Just got off the phone with my therapist.
Which reminds me : earlier this week, I finally got the gumption together to call my doctor’s office to make an appointment about all these fucking lesions on my legs.
I was told that he was no longer seeing patient in person but that I could make an appointment to talk to him on the phone.
And for whatever reason, this rattled me badly. In retrospect, that was a highly predictable outcome. No doctors are seeing people in person right now.
In fact, you could say doctors are avoiding their patients like the plague!
Cricket, cricket. Someone in the audience coughs.
But at the time, it came as a shock and I was definitely not ready to contemplate talking to him over the phone so I told the receptionist I would call back later.
That was three days ago, and so far, I have not called her back.
Because what the hell can my GP do for me over the phone? I can’t show him the lesions on my legs over the phone.
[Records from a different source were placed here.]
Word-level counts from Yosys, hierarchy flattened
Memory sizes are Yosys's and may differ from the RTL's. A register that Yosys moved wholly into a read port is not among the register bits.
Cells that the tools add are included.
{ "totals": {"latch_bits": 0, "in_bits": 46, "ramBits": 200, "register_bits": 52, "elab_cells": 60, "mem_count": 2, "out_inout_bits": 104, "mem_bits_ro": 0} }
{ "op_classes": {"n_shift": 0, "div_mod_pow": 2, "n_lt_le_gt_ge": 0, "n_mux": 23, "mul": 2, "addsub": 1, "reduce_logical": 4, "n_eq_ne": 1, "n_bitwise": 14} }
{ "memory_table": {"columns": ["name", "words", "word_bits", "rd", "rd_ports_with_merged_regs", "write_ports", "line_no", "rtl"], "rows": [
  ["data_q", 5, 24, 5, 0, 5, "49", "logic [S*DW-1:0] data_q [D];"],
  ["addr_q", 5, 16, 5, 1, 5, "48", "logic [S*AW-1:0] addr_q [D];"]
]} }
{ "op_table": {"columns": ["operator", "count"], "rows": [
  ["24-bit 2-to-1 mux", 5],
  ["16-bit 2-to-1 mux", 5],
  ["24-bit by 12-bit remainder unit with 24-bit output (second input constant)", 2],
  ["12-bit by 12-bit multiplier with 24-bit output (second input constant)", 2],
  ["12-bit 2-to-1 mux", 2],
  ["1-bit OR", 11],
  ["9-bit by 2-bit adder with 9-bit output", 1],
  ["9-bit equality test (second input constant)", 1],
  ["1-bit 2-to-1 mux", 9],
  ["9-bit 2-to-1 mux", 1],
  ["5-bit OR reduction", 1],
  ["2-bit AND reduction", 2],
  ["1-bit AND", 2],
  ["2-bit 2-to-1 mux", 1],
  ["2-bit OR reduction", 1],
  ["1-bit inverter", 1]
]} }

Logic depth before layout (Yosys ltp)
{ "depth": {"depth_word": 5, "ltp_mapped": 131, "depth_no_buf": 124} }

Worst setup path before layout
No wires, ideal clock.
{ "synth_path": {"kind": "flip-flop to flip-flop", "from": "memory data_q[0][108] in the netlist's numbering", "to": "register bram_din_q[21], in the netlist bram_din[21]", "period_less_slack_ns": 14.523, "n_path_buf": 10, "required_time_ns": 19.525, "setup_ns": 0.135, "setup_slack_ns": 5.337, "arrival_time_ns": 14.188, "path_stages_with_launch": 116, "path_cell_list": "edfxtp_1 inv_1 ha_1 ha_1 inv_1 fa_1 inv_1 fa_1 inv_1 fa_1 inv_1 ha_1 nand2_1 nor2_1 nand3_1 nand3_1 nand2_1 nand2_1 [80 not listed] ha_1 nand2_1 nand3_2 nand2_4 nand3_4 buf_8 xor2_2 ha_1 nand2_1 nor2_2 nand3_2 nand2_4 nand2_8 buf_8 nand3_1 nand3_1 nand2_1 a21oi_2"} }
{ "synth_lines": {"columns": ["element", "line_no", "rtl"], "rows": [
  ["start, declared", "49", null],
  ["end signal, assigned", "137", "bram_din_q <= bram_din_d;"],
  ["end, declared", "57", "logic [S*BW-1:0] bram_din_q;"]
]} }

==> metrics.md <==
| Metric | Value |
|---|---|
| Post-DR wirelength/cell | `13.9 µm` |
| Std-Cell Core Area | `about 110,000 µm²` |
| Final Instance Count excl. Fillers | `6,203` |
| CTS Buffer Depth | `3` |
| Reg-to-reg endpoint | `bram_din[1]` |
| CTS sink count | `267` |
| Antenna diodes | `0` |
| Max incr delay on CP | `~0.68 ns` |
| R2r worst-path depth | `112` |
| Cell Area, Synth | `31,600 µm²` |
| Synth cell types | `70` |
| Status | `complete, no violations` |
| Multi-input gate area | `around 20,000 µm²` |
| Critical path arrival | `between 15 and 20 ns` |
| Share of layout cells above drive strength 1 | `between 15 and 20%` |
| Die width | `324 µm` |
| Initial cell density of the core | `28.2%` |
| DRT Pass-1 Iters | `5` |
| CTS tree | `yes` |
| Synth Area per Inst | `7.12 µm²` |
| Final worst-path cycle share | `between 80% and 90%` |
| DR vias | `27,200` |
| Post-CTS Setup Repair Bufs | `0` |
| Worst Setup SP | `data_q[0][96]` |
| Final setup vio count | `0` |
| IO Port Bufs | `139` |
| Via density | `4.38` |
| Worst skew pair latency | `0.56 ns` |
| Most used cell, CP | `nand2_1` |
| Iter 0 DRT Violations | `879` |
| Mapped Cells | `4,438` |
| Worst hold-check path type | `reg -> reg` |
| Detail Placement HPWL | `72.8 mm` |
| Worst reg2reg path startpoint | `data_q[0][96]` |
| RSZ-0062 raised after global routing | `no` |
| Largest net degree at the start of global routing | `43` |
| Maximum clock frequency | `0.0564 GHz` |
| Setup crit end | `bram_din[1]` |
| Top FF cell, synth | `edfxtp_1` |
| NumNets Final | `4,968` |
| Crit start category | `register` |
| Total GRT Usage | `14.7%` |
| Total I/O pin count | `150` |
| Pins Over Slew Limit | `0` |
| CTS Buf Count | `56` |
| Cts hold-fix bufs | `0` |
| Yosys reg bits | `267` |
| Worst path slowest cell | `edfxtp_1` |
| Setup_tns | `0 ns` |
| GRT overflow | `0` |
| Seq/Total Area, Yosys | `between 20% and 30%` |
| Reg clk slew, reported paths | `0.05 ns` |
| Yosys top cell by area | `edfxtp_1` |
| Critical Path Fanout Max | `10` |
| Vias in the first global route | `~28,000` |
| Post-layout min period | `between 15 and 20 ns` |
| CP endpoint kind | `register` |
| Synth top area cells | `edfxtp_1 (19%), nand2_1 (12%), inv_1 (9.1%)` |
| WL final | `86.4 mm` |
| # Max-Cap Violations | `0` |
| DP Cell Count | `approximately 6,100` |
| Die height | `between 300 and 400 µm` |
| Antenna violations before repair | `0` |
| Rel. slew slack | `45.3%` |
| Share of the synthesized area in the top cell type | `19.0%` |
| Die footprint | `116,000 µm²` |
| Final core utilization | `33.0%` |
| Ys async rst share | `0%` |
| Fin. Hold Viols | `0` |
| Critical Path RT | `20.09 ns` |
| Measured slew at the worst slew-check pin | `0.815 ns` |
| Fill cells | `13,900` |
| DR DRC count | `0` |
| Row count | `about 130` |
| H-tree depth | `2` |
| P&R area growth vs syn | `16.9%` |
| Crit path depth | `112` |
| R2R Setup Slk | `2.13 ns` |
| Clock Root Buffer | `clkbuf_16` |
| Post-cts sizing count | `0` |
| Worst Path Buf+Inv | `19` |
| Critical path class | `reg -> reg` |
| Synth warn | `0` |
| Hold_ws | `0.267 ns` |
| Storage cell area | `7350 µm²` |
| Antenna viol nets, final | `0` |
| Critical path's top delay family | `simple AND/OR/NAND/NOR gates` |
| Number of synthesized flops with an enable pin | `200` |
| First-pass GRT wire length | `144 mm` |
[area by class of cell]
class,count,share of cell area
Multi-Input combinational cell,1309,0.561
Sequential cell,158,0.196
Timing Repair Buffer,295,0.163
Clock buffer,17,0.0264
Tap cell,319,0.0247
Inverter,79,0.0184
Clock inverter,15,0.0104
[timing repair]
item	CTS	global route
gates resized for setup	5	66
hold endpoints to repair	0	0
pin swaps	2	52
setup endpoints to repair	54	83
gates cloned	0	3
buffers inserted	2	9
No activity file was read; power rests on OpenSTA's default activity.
===== src/rtl/mem_stage_bridge_if.sv =====
// mem_stage_bridge_if: handshaked variable-latency data bus between the MEM-stage bridge and memory
interface mem_stage_bridge_if #(parameter int NBITS = 64);
    logic             bus_req;
    logic             bus_we;
    logic [NBITS-1:0] bus_addr;
    logic [NBITS-1:0] bus_wdata;
    logic [7:0]       bus_wstrb;
    logic             bus_ready;
    logic [NBITS-1:0] bus_rdata;
    modport master (output bus_req, bus_we, bus_addr, bus_wdata, bus_wstrb, input bus_ready, bus_rdata);
    modport slave (input bus_req, bus_we, bus_addr, bus_wdata, bus_wstrb, output bus_ready, bus_rdata);
endinterface
**src/rtl/seq_alu_unit.sv**
```systemverilog
// Handshaked sequential ALU: single-cycle SUB/NAND, bit-serial leading-ones count
// and one-hot decode over the concatenated operand pair {B,A}.
module seq_alu_unit #(
    parameter int unsigned WIDTH = 4
) (
    input  logic             i_clk,
    input  logic             i_rst,
    input  logic             i_valid,
    output logic             o_ready,
    input  logic [1:0]       i_op,
    input  logic [WIDTH-1:0] i_a,
    input  logic [WIDTH-1:0] i_b,
    output logic             o_valid,
    input  logic             i_ready,
    output logic [WIDTH-1:0] o_y,
    output logic             o_overflow,
    output logic             o_err
);

    localparam int unsigned DW = 2 * WIDTH;
    localparam int unsigned IW = $clog2(DW);
    localparam int unsigned CW = IW + 1;
    localparam logic [CW-1:0] LastIdx = CW'(DW - 1);

    localparam logic [1:0] OpSub   = 2'b00;
    localparam logic [1:0] OpNand  = 2'b01;
    localparam logic [1:0] OpLones = 2'b10;
    localparam logic [1:0] OpOhdec = 2'b11;

    typedef enum logic [1:0] {StIdle, StScan, StDone} state_e;

    state_e          state_q;
    logic [1:0]      op_q;
    logic [DW-1:0]   opnd_q;
    logic [CW-1:0]   idx_q;
    logic [CW-1:0]   cnt_q;
    logic [CW-1:0]   pos_q;
    logic            found_q;
    logic [1:0]      nset_q;
    logic [WIDTH-1:0] y_q;
    logic            ovf_q;
    logic            err_q;

    logic            cur_bit;
    logic [CW-1:0]   cnt_next;
    logic [CW-1:0]   pos_next;
    logic            found_next;
    logic [1:0]      nset_next;
    logic            lones_done;
    logic            ohdec_done;
    logic [WIDTH-1:0] sub_y;
    logic            sub_ovf;

    always_comb begin
        cur_bit    = opnd_q[idx_q[IW-1:0]];
        cnt_next   = cnt_q + CW'(cur_bit);
        found_next = found_q | cur_bit;
        pos_next   = (cur_bit && !found_q) ? idx_q : pos_q;
        // Set-bit count saturates at 2: only "exactly one" matters.
        nset_next  = (cur_bit && nset_q != 2'd2) ? nset_q + 2'd1 : nset_q;
        lones_done = !cur_bit || (idx_q == '0);
        ohdec_done = (idx_q == LastIdx);
        sub_y      = i_a - i_b;
        sub_ovf    = (i_a[WIDTH-1] != i_b[WIDTH-1]) && (i_a[WIDTH-1] != sub_y[WIDTH-1]);
    end

    always_ff @(posedge i_clk) begin
        if (i_rst) begin
            state_q <= StIdle;
            op_q    <= 2'b00;
            opnd_q  <= '0;
            idx_q   <= '0;
            cnt_q   <= '0;
            pos_q   <= '0;
            found_q <= 1'b0;
            nset_q  <= 2'd0;
            y_q     <= '0;
            ovf_q   <= 1'b0;
            err_q   <= 1'b0;
        end else begin
            unique case (state_q)
                StIdle: begin
                    if (i_valid) begin
                        op_q    <= i_op;
                        opnd_q  <= {i_b, i_a};
                        cnt_q   <= '0;
                        pos_q   <= '0;
                        found_q <= 1'b0;
                        nset_q  <= 2'd0;
                        unique case (i_op)
                            OpSub: begin
                                y_q     <= sub_y;
                                ovf_q   <= sub_ovf;
                                err_q   <= 1'b0;
                                state_q <= StDone;
                            end
                            OpNand: begin
                                y_q     <= ~(i_a & i_b);
                                ovf_q   <= 1'b0;
                                err_q   <= 1'b0;
                                state_q <= StDone;
                            end
                            OpLones: begin
                                idx_q   <= LastIdx;
                                state_q <= StScan;
                            end
                            OpOhdec: begin
                                idx_q   <= '0;
                                state_q <= StScan;
                            end
                            default: state_q <= StIdle;
                        endcase
                    end
                end
                StScan: begin
                    if (op_q == OpLones) begin
                        cnt_q <= cnt_next;
                        idx_q <= idx_q - 1'b1;
                        if (lones_done) begin
                            y_q     <= WIDTH'(cnt_next);
                            ovf_q   <= (cnt_next >> WIDTH) != '0;
                            err_q   <= 1'b0;
                            state_q <= StDone;
                        end
                    end else begin
                        found_q <= found_next;
                        pos_q   <= pos_next;
                        nset_q  <= nset_next;
                        idx_q   <= idx_q + 1'b1;
                        if (ohdec_done) begin
                            y_q     <= found_next ? WIDTH'(pos_next) : '0;
                            ovf_q   <= (pos_next >> WIDTH) != '0;
                            err_q   <= (nset_next != 2'd1);
                            state_q <= StDone;
                        end
                    end
                end
                StDone: begin
                    if (i_ready) begin
                        state_q <= StIdle;
                    end
                end
                default: state_q <= StIdle;
            endcase
        end
    end

    assign o_ready    = (state_q == StIdle);
    assign o_valid    = (state_q == StDone);
    assign o_y        = y_q;
    assign o_overflow = ovf_q;
    assign o_err      = err_q;

endmodule

```
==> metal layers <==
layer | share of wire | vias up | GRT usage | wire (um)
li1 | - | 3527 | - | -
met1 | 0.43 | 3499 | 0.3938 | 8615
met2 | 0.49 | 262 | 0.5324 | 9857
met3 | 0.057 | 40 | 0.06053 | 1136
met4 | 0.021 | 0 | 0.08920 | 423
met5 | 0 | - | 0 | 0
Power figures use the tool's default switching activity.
[src/rtl/kj_search.sv]
// Combinational Golomb parameter search: smallest k with (cnt << k) >= acc,
// saturating at 2^KJ_WIDTH-1. Shared between the encoder and the decoder.
module kj_search
  import lcplc_pkg::*;
#(
  parameter int ACC_W    = 25,
  parameter int CNT_W    = 6,
  parameter int KJ_WIDTH = KJ_WIDTH_DEFAULT
) (
  input  logic [ACC_W-1:0]    acc,
  input  logic [CNT_W-1:0]    cnt,
  output logic [KJ_WIDTH-1:0] kj
);

  localparam int KJ_MAX = (1 << KJ_WIDTH) - 1;
  // Wide enough that no shift of cnt can overflow and acc always fits.
  localparam int EXT_W  = max_int(CNT_W + KJ_MAX, ACC_W) + 1;

  always_comb begin
    kj = KJ_WIDTH'(KJ_MAX);
    for (int k = KJ_MAX - 1; k >= 0; k--) begin
      if ((EXT_W'(cnt) << k) >= EXT_W'(acc)) begin
        kj = KJ_WIDTH'(k);
      end
    end
  end

endmodule

[src/rtl/kj_calculator.sv]
// Adaptive Golomb parameter calculator with a one-deep registered output stage.
// Optional macro KJ_CALCULATOR_BLOCK_RESET_EN restarts statistics at each block end.
module kj_calculator
  import lcplc_pkg::*;
#(
  parameter int MAPPED_ERROR_WIDTH = MAPPED_ERROR_WIDTH_DEFAULT,
  parameter int ACCUMULATOR_WINDOW = ACCUMULATOR_WINDOW_DEFAULT,
  parameter int KJ_WIDTH           = KJ_WIDTH_DEFAULT,
  parameter int ACC_INIT           = 1
) (
  input  logic                          clk,
  input  logic                          rst,
  input  logic [MAPPED_ERROR_WIDTH-1:0] ehat_data,
  input  logic                          ehat_valid,
  output logic                          ehat_ready,
  input  logic                          ehat_last_b,
  output logic [KJ_WIDTH-1:0]           kj_data,
  output logic                          kj_valid,
  input  logic                          kj_ready
);

  localparam int WIN_LOG2 = $clog2(ACCUMULATOR_WINDOW);
  localparam int ACC_W    = MAPPED_ERROR_WIDTH + WIN_LOG2 + 1;
  localparam int CNT_W    = WIN_LOG2 + 1;

  kj_state_t           state;
  logic [ACC_W-1:0]    acc, acc_sum, acc_nxt;
  logic [CNT_W-1:0]    cnt, cnt_inc, cnt_nxt;
  logic [KJ_WIDTH-1:0] kj_now;
  logic                accept;

  assign ehat_ready = (state == IDLE) || kj_ready;
  assign kj_valid   = (state == FULL);
  assign accept     = ehat_valid && ehat_ready;

  kj_search #(
    .ACC_W   (ACC_W),
    .CNT_W   (CNT_W),
    .KJ_WIDTH(KJ_WIDTH)
  ) u_kj_search (
    .acc(acc),
    .cnt(cnt),
    .kj (kj_now)
  );

  // Statistics after adding the current sample, halved when the window fills.
  always_comb begin
    cnt_inc = cnt + CNT_W'(1);
    acc_sum = acc + ACC_W'(ehat_data);
    if (cnt_inc == CNT_W'(ACCUMULATOR_WINDOW)) begin
      acc_nxt = acc_sum >> 1;
      cnt_nxt = cnt_inc >> 1;
    end else begin
      acc_nxt = acc_sum;
      cnt_nxt = cnt_inc;
    end
`ifdef KJ_CALCULATOR_BLOCK_RESET_EN
    if (ehat_last_b) begin
      acc_nxt = ACC_W'(ACC_INIT);
      cnt_nxt = CNT_W'(1);
    end
`endif
  end

`ifndef KJ_CALCULATOR_BLOCK_RESET_EN
  logic unused_last_b;
  assign unused_last_b = ehat_last_b;
`endif

  always_ff @(posedge clk or posedge rst) begin
    if (rst) begin
      state   <= IDLE;
      kj_data <= '0;
      acc     <= ACC_W'(ACC_INIT);
      cnt     <= CNT_W'(1);
    end else begin
      if (accept) begin
        state   <= FULL;
        kj_data <= kj_now;
        acc     <= acc_nxt;
        cnt     <= cnt_nxt;
      end else if (kj_valid && kj_ready) begin
        state <= IDLE;
      end
    end
  end

endmodule

[config.mk]
export PLATFORM = sky130hd
export DESIGN_NAME = kj_calculator
export DESIGN_NICKNAME = d
export VERILOG_FILES = /design/src/rtl/lcplc_pkg.sv /design/src/rtl/kj_search.sv /design/src/rtl/kj_calculator.sv
export SDC_FILE = /design/constraint.sdc
export NUM_CORES = 1
export LEC_CHECK = 0
export ABC_AREA = 1
export ABC_CLOCK_PERIOD_IN_PS = 3500
export BUFFER_PORTS_ARGS = -buffer_cell sky130_fd_sc_hd__buf_2
export CORE_MARGIN = 2
export CORE_UTILIZATION = 60
export DETAILED_ROUTE_END_ITERATION = 8
export PLACE_DENSITY = 0.88
export SLEW_MARGIN = 20
export SYNTH_ARGS = -nofsm -noshare
export SYNTH_HDL_FRONTEND = slang
export SYNTH_SLANG_ARGS = --single-unit
[constraint.sdc]
create_clock -name clk -period 3.5 [get_ports clk]
set_clock_uncertainty 0.05 [all_clocks]
set_input_delay 0.7 -clock clk [delete_from_list [all_inputs] [get_ports clk]]
set_output_delay 0.7 -clock clk [all_outputs]
set_load 0.01 [all_outputs]
[config.mk]
export PLATFORM = sky130hd
export DESIGN_NAME = imem_loader
export DESIGN_NICKNAME = d
export VERILOG_FILES = /design/src/rtl/loader_pkg.sv /design/src/rtl/word_assembler.sv /design/src/rtl/imem_loader.sv
export SDC_FILE = /design/constraint.sdc
export NUM_CORES = 1
export LEC_CHECK = 0
export BUFFER_PORTS_ARGS = -buffer_cell sky130_fd_sc_hd__buf_2
export CAP_MARGIN = 20
export CORE_AREA = 5 5 125 115
export DETAILED_ROUTE_END_ITERATION = 8
export DIE_AREA = 0 0 130 120
export MAX_ROUTING_LAYER = met4
export PLACE_DENSITY = 0.71
export SKIP_CTS_REPAIR_TIMING = 1
export SLEW_MARGIN = 20
export SYNTH_ARGS = -nofsm -noshare
export SYNTH_HDL_FRONTEND = slang
export SYNTH_HIERARCHICAL = 1
export SYNTH_SLANG_ARGS = --single-unit
[constraint.sdc]
create_clock -name clk -period 4.3 [get_ports clk]
set_input_delay 0.43 -clock clk [delete_from_list [all_inputs] [get_ports clk]]
set_output_delay 0.43 -clock clk [all_outputs]
set_load 0.005 [all_outputs]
Maybe I could do if I had a smartphone, but I do not.
And how can he know ho to treat them if he can’t even see them?
The only alternative I can think of is to go to the hospital. Maybe the ER, maybe not.
But at least at the hospital, they still see you in person.
Actually, forget calling them lesions. According to this webM article, they are ulcers.
It says I should be cleaning them once a day and keeping them wrapped in bandages at all other times.
Which is… a challenge. Not sure I could keep that up on my own.
But it’s possible that if I took this to the ER, they would get me on a regimen like I was on when I got my first big massive super infected ulcer (which never finished healing) where I go to the wound clinic three times a week so they can change the dressings and see what progress is being made.
That, I could handle.
According to the article, there could also be some kind of topical ointment to apply to them as well. That, too, I can handle.
Of course, it could be that the ER is pretty slammed right now from all the people like me who have the sort of thing a phone call can’t fix.
Plus COVID-19, of course.
And I imagine anti-contagion protocols will be quite strict.
But I have to do it. My legs are covered in these things. It’s only going to get worse unless I do something about it.
And if it gets much worse, my legs themselves might be in danger.
And I use them like, half a dozen times a day!
So it is decided. I will take my ulcerous legs to the ER some time soon.
Now it’s just a matter of working up the will to do it.
I will talk it over with Joe and see what time works for him to drop me off at the ER.
Time for me to buy another giant book of crossword puzzles, I think.
More after the break.
The sweet life
WARNING : Not as cute as it sounds.
Well, I finally did it. I got myself a new glucometer.
Went to the pharmacy yesterday to pic up my psych meds (only ten days after my therapist phoned in the prescription!) and went through the manual to set everything up and make sure I know what I am doing.
After all, much to my shame, it has been many years since I tested. Patient readers know I have done a piss poor job of managing my diabetes, and my only defense is depression can kill you in a lot of different ways.
Suicide is only one of them. It’s far more likely to kill you via one of the ways you self-medicate, whether it’s booze, drugs, or in my case, food.
So I am not arguing with the fact that I should have been taking better care of myself.
But I can’t afford to think like that because one of the strongest and most deadly component of why I didn’t go to the doctor for my skin ulcers is shame.
I was too ashamed to show a doctor what a bad job I had done of taking care of myself. To take this to my GP would be to confess failure to an authority figure, and that is hard enough for the mentally healthy.
For someone with serious social anxiety like me, it is Herculean.
Anyhow. so I got a new glucometer, set it up, and now I have taken some readings, and holy shit am I fucked up.
Like, I don’t know how I am even alive with blood sugar this high. My blood must have the consistency and viscosity of cold maple syrup.
So right now, I am trying to figure out how high it needs to be before “take some insulin” turns into “call 911”.
I mean, this afternoon I got a reading of 28.8 mmol/liter, and normal is 7.
I get the feeling that four times healthy is probably bad.
So far, all I can find is the danger range listed using the American system, which is 250 milligrams per decilter.
Because, being America,, they have to do things their own way, namely stupid.
Brainstorm! I thought to look up how to convert the American numbers to Canadian. Turns out it is super easy : just divide by 18.
That gives us a danger range starting at…. around 14.
So…. that 28 was double the emergency range.
Yeah, I am thinking the ER is in my near future.
What I am going to do is finish eating, wait an hour, test my blood, and if it’s still something ridiculous, I will go ask Joe or Julian to drive me to the ER.
No sense in calling 911 when I can get there just fine on my own.
I will also exercise before the reading in order to get that number down.
But I suspect that I will still end up going to the ER, and so along with exercising, I will pack a bag with some books, a change of clothes, and so on.
I highly doubt I will be admitted for the blood sugar, but they may admit me once they get a look at my legs.
I admit, I didn’t expect my results to be THAT bad.
Here’s hoping it’s not too late for me yet.
I will talk to you nice people again tomorrow.